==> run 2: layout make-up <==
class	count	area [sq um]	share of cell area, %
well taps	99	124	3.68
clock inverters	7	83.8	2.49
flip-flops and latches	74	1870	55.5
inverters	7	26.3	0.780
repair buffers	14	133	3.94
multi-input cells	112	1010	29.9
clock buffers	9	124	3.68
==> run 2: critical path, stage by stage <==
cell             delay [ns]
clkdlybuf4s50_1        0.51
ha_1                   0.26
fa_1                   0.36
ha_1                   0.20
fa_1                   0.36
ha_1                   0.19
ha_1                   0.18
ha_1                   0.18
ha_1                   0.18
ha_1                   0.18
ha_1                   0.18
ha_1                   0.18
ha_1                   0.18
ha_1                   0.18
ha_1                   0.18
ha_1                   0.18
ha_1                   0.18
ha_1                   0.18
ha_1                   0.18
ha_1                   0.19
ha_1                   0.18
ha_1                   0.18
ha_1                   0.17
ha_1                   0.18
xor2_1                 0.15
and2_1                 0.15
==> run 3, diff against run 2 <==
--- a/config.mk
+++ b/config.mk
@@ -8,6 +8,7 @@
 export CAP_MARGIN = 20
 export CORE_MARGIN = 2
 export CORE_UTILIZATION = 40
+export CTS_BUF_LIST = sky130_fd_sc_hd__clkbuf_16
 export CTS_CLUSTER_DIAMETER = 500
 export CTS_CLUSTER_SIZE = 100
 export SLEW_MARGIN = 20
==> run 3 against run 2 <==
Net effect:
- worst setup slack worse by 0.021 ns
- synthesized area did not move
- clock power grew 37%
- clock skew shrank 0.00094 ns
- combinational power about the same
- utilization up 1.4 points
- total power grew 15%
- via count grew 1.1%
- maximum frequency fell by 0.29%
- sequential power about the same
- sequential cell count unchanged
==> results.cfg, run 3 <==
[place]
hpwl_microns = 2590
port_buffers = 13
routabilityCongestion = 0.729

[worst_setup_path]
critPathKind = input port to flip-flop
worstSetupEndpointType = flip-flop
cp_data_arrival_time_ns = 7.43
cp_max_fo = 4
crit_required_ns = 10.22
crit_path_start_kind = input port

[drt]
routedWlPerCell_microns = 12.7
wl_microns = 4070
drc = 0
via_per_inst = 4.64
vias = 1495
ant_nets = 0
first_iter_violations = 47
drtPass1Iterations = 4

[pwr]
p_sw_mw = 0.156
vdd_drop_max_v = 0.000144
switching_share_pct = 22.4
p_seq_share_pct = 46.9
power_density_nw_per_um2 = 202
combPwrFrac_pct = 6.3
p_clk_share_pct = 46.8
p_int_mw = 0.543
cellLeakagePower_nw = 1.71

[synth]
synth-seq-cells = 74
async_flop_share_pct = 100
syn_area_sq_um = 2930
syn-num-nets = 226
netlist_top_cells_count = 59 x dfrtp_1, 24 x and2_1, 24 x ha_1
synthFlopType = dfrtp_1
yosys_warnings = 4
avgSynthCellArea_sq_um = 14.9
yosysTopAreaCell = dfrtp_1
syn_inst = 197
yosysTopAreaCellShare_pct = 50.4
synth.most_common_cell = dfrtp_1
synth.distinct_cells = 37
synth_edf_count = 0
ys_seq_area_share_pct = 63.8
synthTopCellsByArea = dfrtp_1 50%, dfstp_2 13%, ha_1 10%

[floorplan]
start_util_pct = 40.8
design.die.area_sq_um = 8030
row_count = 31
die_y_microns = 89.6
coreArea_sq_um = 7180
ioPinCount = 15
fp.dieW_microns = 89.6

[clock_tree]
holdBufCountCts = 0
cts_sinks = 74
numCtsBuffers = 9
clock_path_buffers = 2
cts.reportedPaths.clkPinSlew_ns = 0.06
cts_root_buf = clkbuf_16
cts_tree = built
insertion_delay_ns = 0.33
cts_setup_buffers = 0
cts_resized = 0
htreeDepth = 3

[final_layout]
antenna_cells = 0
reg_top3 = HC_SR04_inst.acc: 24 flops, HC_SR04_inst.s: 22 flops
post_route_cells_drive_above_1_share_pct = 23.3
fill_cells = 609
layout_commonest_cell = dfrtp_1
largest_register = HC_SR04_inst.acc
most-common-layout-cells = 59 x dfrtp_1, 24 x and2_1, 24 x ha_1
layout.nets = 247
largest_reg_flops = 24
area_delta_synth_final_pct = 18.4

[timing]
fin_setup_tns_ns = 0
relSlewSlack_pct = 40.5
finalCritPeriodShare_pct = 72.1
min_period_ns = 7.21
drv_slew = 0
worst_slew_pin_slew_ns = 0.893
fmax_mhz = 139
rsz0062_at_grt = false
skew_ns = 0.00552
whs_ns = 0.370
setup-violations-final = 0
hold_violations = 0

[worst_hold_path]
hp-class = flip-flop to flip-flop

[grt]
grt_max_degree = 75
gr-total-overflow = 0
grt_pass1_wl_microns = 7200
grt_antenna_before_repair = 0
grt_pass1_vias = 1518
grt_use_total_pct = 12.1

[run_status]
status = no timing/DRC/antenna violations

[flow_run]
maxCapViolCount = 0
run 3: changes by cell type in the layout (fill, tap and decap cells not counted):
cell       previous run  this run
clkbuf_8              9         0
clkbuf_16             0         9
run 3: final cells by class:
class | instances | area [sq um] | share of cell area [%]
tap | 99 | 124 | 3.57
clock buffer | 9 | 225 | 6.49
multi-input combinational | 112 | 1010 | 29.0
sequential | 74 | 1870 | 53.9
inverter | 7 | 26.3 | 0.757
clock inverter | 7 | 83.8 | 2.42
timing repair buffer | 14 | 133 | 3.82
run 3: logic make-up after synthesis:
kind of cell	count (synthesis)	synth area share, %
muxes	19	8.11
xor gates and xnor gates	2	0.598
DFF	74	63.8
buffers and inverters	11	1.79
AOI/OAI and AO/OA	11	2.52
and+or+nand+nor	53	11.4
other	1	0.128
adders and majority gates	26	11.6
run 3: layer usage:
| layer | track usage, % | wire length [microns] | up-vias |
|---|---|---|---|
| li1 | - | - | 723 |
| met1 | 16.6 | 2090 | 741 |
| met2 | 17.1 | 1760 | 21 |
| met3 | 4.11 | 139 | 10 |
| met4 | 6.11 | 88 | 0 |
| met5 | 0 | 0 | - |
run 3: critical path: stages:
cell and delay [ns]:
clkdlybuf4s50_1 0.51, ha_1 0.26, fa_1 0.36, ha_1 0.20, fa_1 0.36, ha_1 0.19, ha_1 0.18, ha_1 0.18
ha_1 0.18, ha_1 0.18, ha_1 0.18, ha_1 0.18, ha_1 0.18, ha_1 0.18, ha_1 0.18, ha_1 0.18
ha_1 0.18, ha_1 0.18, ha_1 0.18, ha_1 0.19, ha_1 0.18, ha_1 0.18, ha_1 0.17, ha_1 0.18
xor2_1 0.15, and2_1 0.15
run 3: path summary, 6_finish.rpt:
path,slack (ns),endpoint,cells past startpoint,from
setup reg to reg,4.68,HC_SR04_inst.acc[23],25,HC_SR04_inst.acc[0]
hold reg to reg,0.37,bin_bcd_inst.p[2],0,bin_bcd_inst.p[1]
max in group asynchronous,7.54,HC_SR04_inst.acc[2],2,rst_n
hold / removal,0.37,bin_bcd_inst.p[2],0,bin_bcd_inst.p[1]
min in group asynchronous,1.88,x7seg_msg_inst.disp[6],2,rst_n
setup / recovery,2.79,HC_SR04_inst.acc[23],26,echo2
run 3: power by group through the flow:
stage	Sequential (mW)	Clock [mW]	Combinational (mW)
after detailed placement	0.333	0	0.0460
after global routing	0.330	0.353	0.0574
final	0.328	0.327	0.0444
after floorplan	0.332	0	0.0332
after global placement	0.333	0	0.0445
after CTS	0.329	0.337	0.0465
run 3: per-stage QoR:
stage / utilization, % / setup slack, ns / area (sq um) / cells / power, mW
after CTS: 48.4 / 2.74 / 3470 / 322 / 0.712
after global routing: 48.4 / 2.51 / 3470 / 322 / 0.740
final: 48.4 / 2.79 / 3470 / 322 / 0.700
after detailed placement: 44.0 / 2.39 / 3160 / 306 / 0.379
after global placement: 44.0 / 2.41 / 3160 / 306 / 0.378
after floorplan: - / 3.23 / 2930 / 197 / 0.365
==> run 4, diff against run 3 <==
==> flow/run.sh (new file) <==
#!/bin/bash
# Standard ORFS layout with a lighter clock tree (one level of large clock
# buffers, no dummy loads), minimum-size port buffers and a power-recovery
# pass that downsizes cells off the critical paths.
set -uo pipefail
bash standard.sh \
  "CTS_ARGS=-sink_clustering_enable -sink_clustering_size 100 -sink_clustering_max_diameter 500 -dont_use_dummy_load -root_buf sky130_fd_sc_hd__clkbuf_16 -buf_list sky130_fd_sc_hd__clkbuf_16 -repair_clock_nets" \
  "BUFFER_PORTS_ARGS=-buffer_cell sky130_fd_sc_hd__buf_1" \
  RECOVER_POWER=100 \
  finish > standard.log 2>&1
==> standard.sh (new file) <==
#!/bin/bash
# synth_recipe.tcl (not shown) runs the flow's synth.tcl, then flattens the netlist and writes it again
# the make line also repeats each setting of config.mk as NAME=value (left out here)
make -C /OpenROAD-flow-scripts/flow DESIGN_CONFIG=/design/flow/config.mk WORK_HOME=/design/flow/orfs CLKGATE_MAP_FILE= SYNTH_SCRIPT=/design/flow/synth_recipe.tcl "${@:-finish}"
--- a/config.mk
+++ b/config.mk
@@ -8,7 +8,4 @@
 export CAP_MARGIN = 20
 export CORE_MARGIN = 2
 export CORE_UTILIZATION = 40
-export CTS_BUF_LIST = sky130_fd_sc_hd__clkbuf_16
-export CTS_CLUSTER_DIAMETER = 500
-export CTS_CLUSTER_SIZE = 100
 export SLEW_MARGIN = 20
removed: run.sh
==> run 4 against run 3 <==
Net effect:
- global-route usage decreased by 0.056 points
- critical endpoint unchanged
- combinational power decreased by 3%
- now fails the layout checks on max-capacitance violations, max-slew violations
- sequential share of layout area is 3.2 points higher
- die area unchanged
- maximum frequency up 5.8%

■ ■ ■

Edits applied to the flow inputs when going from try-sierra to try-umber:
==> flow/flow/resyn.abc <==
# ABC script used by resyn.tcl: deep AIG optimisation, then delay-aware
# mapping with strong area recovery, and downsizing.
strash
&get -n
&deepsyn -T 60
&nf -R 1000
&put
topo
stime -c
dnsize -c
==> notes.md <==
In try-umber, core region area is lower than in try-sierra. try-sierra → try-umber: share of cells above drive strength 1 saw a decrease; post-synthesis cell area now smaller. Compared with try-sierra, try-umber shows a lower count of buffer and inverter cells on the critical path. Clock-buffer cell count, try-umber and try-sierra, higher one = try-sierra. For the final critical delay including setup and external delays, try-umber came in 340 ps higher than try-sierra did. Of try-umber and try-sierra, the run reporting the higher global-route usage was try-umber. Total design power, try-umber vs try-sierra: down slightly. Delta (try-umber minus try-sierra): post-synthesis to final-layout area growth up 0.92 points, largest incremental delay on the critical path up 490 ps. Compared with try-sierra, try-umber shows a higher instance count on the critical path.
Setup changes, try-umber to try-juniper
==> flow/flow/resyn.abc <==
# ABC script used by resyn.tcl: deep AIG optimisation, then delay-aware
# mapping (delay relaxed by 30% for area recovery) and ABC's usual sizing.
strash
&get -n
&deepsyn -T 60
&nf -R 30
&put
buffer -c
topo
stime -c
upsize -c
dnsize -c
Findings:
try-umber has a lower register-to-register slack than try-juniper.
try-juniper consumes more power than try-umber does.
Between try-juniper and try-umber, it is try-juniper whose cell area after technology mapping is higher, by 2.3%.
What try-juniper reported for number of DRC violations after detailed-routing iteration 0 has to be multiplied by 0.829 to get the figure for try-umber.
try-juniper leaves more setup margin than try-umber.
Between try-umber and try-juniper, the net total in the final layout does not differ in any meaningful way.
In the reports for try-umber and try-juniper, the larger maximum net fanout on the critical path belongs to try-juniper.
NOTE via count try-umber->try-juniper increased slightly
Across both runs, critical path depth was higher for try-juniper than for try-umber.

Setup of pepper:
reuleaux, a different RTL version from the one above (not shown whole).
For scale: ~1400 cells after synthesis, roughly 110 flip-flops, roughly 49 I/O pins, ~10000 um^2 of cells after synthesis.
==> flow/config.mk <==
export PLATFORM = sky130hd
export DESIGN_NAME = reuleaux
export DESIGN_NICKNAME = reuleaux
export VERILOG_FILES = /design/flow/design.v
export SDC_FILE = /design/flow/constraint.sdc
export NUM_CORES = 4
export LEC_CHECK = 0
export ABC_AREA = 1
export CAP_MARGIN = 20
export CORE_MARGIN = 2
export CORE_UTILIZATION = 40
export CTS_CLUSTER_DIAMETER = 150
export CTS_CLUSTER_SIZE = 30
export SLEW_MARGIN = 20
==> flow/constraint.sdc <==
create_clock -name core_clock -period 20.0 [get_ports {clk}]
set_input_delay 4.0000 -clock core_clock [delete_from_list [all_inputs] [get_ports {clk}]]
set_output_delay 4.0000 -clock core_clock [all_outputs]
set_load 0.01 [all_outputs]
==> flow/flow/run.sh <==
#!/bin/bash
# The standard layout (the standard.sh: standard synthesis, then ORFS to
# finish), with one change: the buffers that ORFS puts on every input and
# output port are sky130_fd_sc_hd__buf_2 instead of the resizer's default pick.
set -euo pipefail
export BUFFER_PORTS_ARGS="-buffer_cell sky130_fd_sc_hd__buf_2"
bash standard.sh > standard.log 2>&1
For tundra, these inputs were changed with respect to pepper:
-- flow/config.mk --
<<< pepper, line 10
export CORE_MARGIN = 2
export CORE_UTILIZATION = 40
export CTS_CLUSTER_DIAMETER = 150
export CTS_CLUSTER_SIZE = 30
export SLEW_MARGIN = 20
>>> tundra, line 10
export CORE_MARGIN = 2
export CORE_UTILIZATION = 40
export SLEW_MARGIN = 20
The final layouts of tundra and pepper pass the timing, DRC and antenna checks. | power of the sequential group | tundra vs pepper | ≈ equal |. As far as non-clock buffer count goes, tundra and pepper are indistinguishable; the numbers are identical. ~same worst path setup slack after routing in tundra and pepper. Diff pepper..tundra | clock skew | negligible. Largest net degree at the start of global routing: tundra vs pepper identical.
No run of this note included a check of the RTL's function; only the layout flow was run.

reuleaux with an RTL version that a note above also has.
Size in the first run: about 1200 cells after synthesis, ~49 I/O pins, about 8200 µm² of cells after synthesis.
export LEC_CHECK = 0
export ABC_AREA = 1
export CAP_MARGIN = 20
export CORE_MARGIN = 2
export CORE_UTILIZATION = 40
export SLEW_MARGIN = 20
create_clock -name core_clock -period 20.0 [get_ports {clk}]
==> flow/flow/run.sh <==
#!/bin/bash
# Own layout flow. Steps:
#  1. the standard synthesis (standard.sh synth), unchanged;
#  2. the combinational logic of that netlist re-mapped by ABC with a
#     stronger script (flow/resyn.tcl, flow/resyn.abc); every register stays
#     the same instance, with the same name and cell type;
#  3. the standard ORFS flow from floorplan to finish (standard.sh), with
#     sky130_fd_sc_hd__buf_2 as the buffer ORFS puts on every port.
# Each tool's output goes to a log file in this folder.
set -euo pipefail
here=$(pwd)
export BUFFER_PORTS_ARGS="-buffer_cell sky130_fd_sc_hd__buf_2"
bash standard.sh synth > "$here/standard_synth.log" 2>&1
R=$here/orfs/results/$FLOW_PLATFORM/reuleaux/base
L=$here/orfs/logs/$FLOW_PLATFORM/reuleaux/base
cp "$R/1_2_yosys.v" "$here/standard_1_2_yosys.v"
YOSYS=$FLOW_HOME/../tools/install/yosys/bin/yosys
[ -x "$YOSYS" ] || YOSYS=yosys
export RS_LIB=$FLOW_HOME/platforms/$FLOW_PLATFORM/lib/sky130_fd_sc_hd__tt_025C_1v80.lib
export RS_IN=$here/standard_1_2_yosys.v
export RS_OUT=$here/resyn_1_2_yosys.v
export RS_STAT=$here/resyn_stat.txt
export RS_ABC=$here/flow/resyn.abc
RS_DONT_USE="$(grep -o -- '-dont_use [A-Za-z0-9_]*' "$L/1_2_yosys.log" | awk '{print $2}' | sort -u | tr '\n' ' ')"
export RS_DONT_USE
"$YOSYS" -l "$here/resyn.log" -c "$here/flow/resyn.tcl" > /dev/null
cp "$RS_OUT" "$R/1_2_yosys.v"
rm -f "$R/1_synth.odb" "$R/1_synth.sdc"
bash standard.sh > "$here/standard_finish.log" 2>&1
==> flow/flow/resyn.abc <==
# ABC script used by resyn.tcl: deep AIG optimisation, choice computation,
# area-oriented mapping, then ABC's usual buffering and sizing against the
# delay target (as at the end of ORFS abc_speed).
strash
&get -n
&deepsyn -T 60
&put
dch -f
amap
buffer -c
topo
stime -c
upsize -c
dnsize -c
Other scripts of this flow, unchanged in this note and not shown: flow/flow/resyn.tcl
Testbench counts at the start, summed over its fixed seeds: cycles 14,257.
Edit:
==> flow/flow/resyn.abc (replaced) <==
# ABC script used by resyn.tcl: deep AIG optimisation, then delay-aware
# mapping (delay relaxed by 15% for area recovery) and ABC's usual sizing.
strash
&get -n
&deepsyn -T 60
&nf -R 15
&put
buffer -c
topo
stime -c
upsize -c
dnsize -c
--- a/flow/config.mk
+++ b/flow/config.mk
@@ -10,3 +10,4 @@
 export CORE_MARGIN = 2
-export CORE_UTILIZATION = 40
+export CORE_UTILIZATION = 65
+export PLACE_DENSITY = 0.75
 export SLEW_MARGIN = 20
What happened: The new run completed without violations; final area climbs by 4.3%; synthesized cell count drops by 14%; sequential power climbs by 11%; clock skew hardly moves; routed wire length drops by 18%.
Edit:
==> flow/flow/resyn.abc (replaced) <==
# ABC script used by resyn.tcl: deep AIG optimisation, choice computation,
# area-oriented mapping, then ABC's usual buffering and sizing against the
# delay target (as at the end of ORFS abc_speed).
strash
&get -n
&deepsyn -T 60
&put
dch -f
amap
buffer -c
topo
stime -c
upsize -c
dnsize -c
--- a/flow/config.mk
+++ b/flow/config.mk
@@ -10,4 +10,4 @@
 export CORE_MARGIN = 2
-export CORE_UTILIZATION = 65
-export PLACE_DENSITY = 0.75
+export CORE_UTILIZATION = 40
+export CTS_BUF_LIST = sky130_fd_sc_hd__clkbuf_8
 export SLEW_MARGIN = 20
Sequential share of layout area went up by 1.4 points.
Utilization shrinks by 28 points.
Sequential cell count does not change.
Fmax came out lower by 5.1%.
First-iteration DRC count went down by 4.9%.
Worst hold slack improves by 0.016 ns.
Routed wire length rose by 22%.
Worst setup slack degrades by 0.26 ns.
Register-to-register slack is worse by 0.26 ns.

■ ■ ■

YOUR OBJECTIVE: Wherever the line holding "cts_resized = 0" falls in the entries above, copy exactly from it through the line holding "[worst_hold_path]", inclusive, and add nothing.

TASK RESULT:
cts_resized = 0
htreeDepth = 3

[final_layout]
antenna_cells = 0
reg_top3 = HC_SR04_inst.acc: 24 flops, HC_SR04_inst.s: 22 flops
post_route_cells_drive_above_1_share_pct = 23.3
fill_cells = 609
layout_commonest_cell = dfrtp_1
largest_register = HC_SR04_inst.acc
most-common-layout-cells = 59 x dfrtp_1, 24 x and2_1, 24 x ha_1
layout.nets = 247
largest_reg_flops = 24
area_delta_synth_final_pct = 18.4

[timing]
fin_setup_tns_ns = 0
relSlewSlack_pct = 40.5
finalCritPeriodShare_pct = 72.1
min_period_ns = 7.21
drv_slew = 0
worst_slew_pin_slew_ns = 0.893
fmax_mhz = 139
rsz0062_at_grt = false
skew_ns = 0.00552
whs_ns = 0.370
setup-violations-final = 0
hold_violations = 0

[worst_hold_path]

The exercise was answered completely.